## Work item
In the entries, find all lines that hold the word "cells" and copy them.

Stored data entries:
**********

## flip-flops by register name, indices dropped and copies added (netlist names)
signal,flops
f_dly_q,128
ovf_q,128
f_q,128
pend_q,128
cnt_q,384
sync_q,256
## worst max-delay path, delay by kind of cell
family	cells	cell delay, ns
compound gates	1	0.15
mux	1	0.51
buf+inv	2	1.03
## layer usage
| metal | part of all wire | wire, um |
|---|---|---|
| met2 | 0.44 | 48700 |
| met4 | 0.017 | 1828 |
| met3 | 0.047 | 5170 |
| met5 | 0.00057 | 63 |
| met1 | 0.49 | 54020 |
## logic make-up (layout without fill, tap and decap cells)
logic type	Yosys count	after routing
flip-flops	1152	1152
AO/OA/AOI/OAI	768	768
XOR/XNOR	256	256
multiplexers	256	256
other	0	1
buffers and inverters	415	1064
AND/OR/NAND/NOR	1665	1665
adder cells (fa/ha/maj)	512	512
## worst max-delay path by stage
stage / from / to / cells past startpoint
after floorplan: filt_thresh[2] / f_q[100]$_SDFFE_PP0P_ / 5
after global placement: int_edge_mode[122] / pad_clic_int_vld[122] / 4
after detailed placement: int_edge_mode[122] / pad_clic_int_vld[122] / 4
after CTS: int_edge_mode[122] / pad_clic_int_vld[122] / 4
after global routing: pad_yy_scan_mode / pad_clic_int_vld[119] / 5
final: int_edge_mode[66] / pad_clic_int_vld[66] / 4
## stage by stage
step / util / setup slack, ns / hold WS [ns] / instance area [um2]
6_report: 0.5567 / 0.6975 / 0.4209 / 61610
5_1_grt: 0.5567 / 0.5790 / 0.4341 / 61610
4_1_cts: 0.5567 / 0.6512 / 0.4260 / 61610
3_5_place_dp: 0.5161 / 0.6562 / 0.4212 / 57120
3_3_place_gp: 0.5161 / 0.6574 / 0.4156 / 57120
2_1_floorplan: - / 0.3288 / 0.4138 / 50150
Background: an optimization exercise with open tools, aiming at small area and a short achievable clock period. Do not read the settings as production practice.
In this exercise RTL edits were held to simulation tests only and were not proved equivalent to the original.
No activity file was given, so power comes from the tool's default toggle rates.

## main
## conv_out_ctrl
module conv_out_ctrl (
  input  logic                clk,
  input  logic                rst,
  input  logic [conv_pkg::M_BITS-1:0] in_data,
  input  logic [2*conv_pkg::O_BITS-1:0] in_user,
  input  logic                in_last,
  input  logic                in_valid,
  output logic                in_ready,
  output logic [conv_pkg::M_BITS-1:0] out_data,
  output logic                out_last,
  output logic                out_valid,
  input  logic                out_ready,
  output logic                err_range,
  output logic                err_miss
);
==> module conv_out_ctrl, before the edit <==
module conv_out_ctrl (
  input  logic                clk,
  input  logic                rst,
  input  logic [conv_pkg::M_BITS-1:0] in_data,
  input  logic [2*conv_pkg::O_BITS-1:0] in_user,
  input  logic                in_last,
  input  logic                in_valid,
  output logic                in_ready,
  output logic [conv_pkg::M_BITS-1:0] out_data,
  output logic                out_last,
  output logic                out_valid,
  input  logic                out_ready,
  output logic                err_range,
  output logic                err_miss
);
  localparam int N = conv_pkg::O_DIM;
  logic            drain_q;       
  logic            fill_q;        
  logic [N-1:0]    rrow_q;        
  logic [N-1:0]    rcol_q;        
  logic [N/2-1:0][N-1:0] rcsel_q; 
  logic [N-1:0]    rrow_n, rcol_n;
  logic            last_q;        
  logic            shown_valid_q; 
  conv_pkg::word_t dout_q;        
  conv_pkg::word_t dout_h_q;      
  logic            last_h_q;      
  logic [N-1:0]    wrow_q, wcol_q;
  conv_pkg::word_t wdata_q;
  conv_pkg::coord_t row, col;
  logic [N-1:0]    wrow, wcol;
  logic            acc, in_range, in_hit0, pend_hit;
  conv_pkg::word_t rdata;
  logic            rvalid;
  logic            hs_out, done, advance;
  assign row = in_user[2*conv_pkg::O_BITS-1:conv_pkg::O_BITS];
  assign col = in_user[conv_pkg::O_BITS-1:0];
  assign acc = in_valid && !drain_q;
  always_comb begin
    for (int i = 0; i < N; i++) begin
      wrow[i] = acc && (row == conv_pkg::coord_t'(i));
      wcol[i] = (col == conv_pkg::coord_t'(i));
    end
  end
  assign in_range = (row < conv_pkg::coord_t'(N)) && (col < conv_pkg::coord_t'(N));
  assign in_hit0  = wrow[0] && wcol[0];
  assign pend_hit = wrow_q[0] && (drain_q ? wcol_q[1] : wcol_q[0]);
  assign hs_out  = drain_q && out_ready;
  assign done    = hs_out && last_q;
  assign advance = (acc && in_last) || hs_out;
  always_ff @(posedge clk) begin
    if (rst) begin
      wrow_q <= '0;
    end else begin
      wrow_q <= wrow;
    end
    wcol_q  <= wcol;
    wdata_q <= in_data;
  end
  out_frame_buf u_buf (
    .clk    (clk),
    .clr    (rst || done),
    .wrow   (wrow_q),
    .wcol   (wcol_q),
    .wdata  (wdata_q),
    .rrow   (rrow_q),
    .rcsel  (rcsel_q),
    .rdata  (rdata),
    .rvalid (rvalid)
  );
  always_comb begin
    rrow_n = rrow_q;
    rcol_n = rcol_q;
    if (rst || done) begin
      rrow_n = {{(N-1){1'b0}}, 1'b1};
      rcol_n = {{(N-1){1'b0}}, 1'b1};
    end else if (advance) begin
      rcol_n = {rcol_q[N-2:0], rcol_q[N-1]};
      if (rcol_q[N-1]) rrow_n = {rrow_q[N-2:0], rrow_q[N-1]};
    end
  end
  always_ff @(posedge clk) begin
    rrow_q <= rrow_n;
    rcol_q <= rcol_n;
    for (int g = 0; g < N/2; g++)
      rcsel_q[g] <= rcol_n & {N{rrow_n[2*g] || rrow_n[2*g+1]}};
    if (rst || done) begin
      drain_q <= 1'b0;
      fill_q  <= 1'b1;
    end else if (acc && in_last) begin
      drain_q <= 1'b1;
      fill_q  <= 1'b0;
    end
  end
  logic            load;
  conv_pkg::word_t dout_n;
  logic            last_n;
  assign load   = !drain_q || out_ready;
  assign dout_n = in_hit0 ? in_data : pend_hit ? wdata_q : (rvalid ? rdata : '0);
  assign last_n = drain_q && rrow_q[N-1] && rcol_q[N-1];
  always_ff @(posedge clk) begin
    if (load) begin
      dout_h_q      <= dout_n;
      last_h_q      <= last_n;
      shown_valid_q <= in_hit0 || pend_hit || rvalid;
    end
    dout_q <= load ? dout_n : dout_h_q;
    last_q <= load ? last_n : last_h_q;
  end
  assign in_ready  = fill_q;
  assign out_valid = drain_q;
  assign out_data  = dout_q;
  assign out_last  = last_q;
  always_ff @(posedge clk) begin
    if (rst) begin
      err_range <= 1'b0;
      err_miss  <= 1'b0;
    end else begin
      if (acc && !in_range)
        err_range <= 1'b1;
      if (hs_out && !shown_valid_q)
        err_miss <= 1'b1;
    end
  end
endmodule
clock: 5.5 ns
lec_check: 0
cap_margin: 20
core_margin: 2
core_utilization: 60
setup_slack_margin: 3.0
slew_margin: 60
standard.sh (not shown) runs the stock make flow with config.mk's settings and CLKGATE_MAP_FILE= SYNTH_SCRIPT=/design/flow/synth_recipe.tcl, a recipe that flattens the netlist after the stock synthesis.
==> flow/flow/run.sh <==
#!/bin/bash
# Standard ORFS layout, except that the port buffers start as buf_4
# (resizable within the buf footprint) instead of the default pick.
set -euo pipefail
bash standard.sh BUFFER_PORTS_ARGS="-buffer_cell sky130_fd_sc_hd__buf_4" finish > orfs_make.log 2>&1
Modified inputs, the feature branch compared to main
--- a/flow/design.v
+++ b/flow/design.v
@@ -171,6 +171,11 @@
       shown_valid_q <= in_hit0 || pend_hit || rvalid;
     end
-    dout_q <= load ? dout_n : dout_h_q;
-    last_q <= load ? last_n : last_h_q;
+    if (rst) begin
+      dout_q <= '0;
+      last_q <= 1'b0;
+    end else begin
+      dout_q <= load ? dout_n : dout_h_q;
+      last_q <= load ? last_n : last_h_q;
+    end
   end
   assign in_ready  = fill_q;
==> summary.txt <==
Re combined flip-flop and latch cell area: the feature branch is about 0.36% up on main. Comparing average instance area after synthesis for the feature branch and main, the bigger number came from main. Comparing the feature branch and main, power of the combinational group is lower on main. In the feature branch the count of vias placed by the detailed router turned out 1663 higher than in main. Worst setup path endpoint = out_data[15]: main; worst setup path endpoint = dout_q[9]$_SDFF_PP0_: the feature branch. Worst path setup slack after routing (higher): main. In the reports for the feature branch and main, the smaller share of total power in the clock network belongs to main. main vs the feature branch, launching element of the worst setup path: dout_h_q[15]$_DFFE_PP_ vs rcsel_q[11]$_DFF_P_. Diff the feature branch and main: switching power higher in the feature branch. Sort the feature branch and main by synthesized netlist net count, descending, and the feature branch comes first. The utilization of the feature branch and that of main are within noise of each other. The register-to-register setup slack in the feature branch was lower than what main gave. Final number of setup-violating endpoints: main vs the feature branch, no meaningful difference. The feature branch has first-pass GRT wire length above what main had.

---

Another version of the RTL of conv_out_ctrl (not shown whole).
For scale: about 1,700 flip-flops.
==> module out_frame_buf, before the edit <==
module out_frame_buf (
  input  logic  clk,
  input  logic  clr,
  input  logic [conv_pkg::O_SIZE-1:0] we,
  input  conv_pkg::word_t wdata,
  input  logic [conv_pkg::O_DIM-1:0]  rrow,
  input  logic [conv_pkg::O_DIM-1:0]  rcol,
  output conv_pkg::word_t rdata,
  output logic  rvalid
);
  localparam int N = conv_pkg::O_DIM;
  conv_pkg::word_t             mem [0:conv_pkg::O_SIZE-1];
  logic [conv_pkg::O_SIZE-1:0] written;
  always_ff @(posedge clk) begin
    for (int s = 0; s < conv_pkg::O_SIZE; s++)
      if (we[s]) mem[s] <= wdata;
  end
  always_ff @(posedge clk) begin
    if (clr) written <= '0;
    else     written <= written | we;
  end
  conv_pkg::word_t row_data [0:N-1];
  logic [N-1:0]    row_valid;
  always_comb begin
    for (int r = 0; r < N; r++) begin
      row_data[r]  = '0;
      row_valid[r] = 1'b0;
      for (int c = 0; c < N; c++) begin
        row_data[r]  = row_data[r]  | (mem[r*N+c] & {conv_pkg::M_BITS{rcol[c]}});
        row_valid[r] = row_valid[r] | (written[r*N+c] & rcol[c]);
      end
    end
    rdata  = '0;
    rvalid = 1'b0;
    for (int r = 0; r < N; r++) begin
      rdata  = rdata  | (row_data[r] & {conv_pkg::M_BITS{rrow[r]}});
      rvalid = rvalid | (row_valid[r] & rrow[r]);
    end
  end
endmodule
==> module conv_out_ctrl, before the edit <==
module conv_out_ctrl (
  input  logic                clk,
  input  logic                rst,
  input  logic [conv_pkg::M_BITS-1:0] in_data,
  input  logic [2*conv_pkg::O_BITS-1:0] in_user,
  input  logic                in_last,
  input  logic                in_valid,
  output logic                in_ready,
  output logic [conv_pkg::M_BITS-1:0] out_data,
  output logic                out_last,
  output logic                out_valid,
  input  logic                out_ready,
  output logic                err_range,
  output logic                err_miss
);
  localparam int N = conv_pkg::O_DIM;
  logic            drain_q;       
  logic            fill_q;        
  logic [N-1:0]    rrow_q;        
  logic [N-1:0]    rcol_q;        
  logic            last_q;        
  logic            shown_valid_q; 
  conv_pkg::word_t dout_q;        
  conv_pkg::coord_t row, col;
  logic [N-1:0]    wrow, wcol;
  logic            acc, in_range;
  logic [conv_pkg::O_SIZE-1:0] we;
  conv_pkg::word_t rdata;
  logic            rvalid;
  logic            hs_out, done, advance;
  assign row = in_user[2*conv_pkg::O_BITS-1:conv_pkg::O_BITS];
  assign col = in_user[conv_pkg::O_BITS-1:0];
  assign acc = in_valid && !drain_q;
  always_comb begin
    for (int i = 0; i < N; i++) begin
      wrow[i] = acc && (row == conv_pkg::coord_t'(i));
      wcol[i] = (col == conv_pkg::coord_t'(i));
    end
    for (int r = 0; r < N; r++)
      for (int c = 0; c < N; c++)
        we[r*N+c] = wrow[r] && wcol[c];
  end
  assign in_range = (row < conv_pkg::coord_t'(N)) && (col < conv_pkg::coord_t'(N));
  assign hs_out  = drain_q && out_ready;
  assign done    = hs_out && last_q;
  assign advance = (acc && in_last) || hs_out;
  out_frame_buf u_buf (
    .clk    (clk),
    .clr    (rst || done),
    .we     (we),
    .wdata  (in_data),
    .rrow   (rrow_q),
    .rcol   (rcol_q),
    .rdata  (rdata),
    .rvalid (rvalid)
  );
  always_ff @(posedge clk) begin
    if (rst || done) begin
      drain_q <= 1'b0;
      fill_q  <= 1'b1;
      rrow_q  <= {{(N-1){1'b0}}, 1'b1};
      rcol_q  <= {{(N-1){1'b0}}, 1'b1};
    end else begin
      if (acc && in_last) begin
        drain_q <= 1'b1;
        fill_q  <= 1'b0;
      end
      if (advance) begin
        rcol_q <= {rcol_q[N-2:0], rcol_q[N-1]};
        if (rcol_q[N-1]) rrow_q <= {rrow_q[N-2:0], rrow_q[N-1]};
      end
    end
  end
  always_ff @(posedge clk) begin
    if (!drain_q || out_ready) begin
      dout_q        <= we[0] ? in_data : (rvalid ? rdata : '0);
      shown_valid_q <= we[0] || rvalid;
      last_q        <= drain_q && rrow_q[N-1] && rcol_q[N-1];
    end
  end
  assign in_ready  = fill_q;
  assign out_valid = drain_q;
  assign out_data  = dout_q;
  assign out_last  = last_q;
  always_ff @(posedge clk) begin
    if (rst) begin
      err_range <= 1'b0;
      err_miss  <= 1'b0;
    end else begin
      if (acc && !in_range)
        err_range <= 1'b1;
      if (hs_out && !shown_valid_q)
        err_miss <= 1'b1;
    end
  end
endmodule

**********

## Exercise answer
family	cells	cell delay, ns
## logic make-up (layout without fill, tap and decap cells)
adder cells (fa/ha/maj)	512	512
stage / from / to / cells past startpoint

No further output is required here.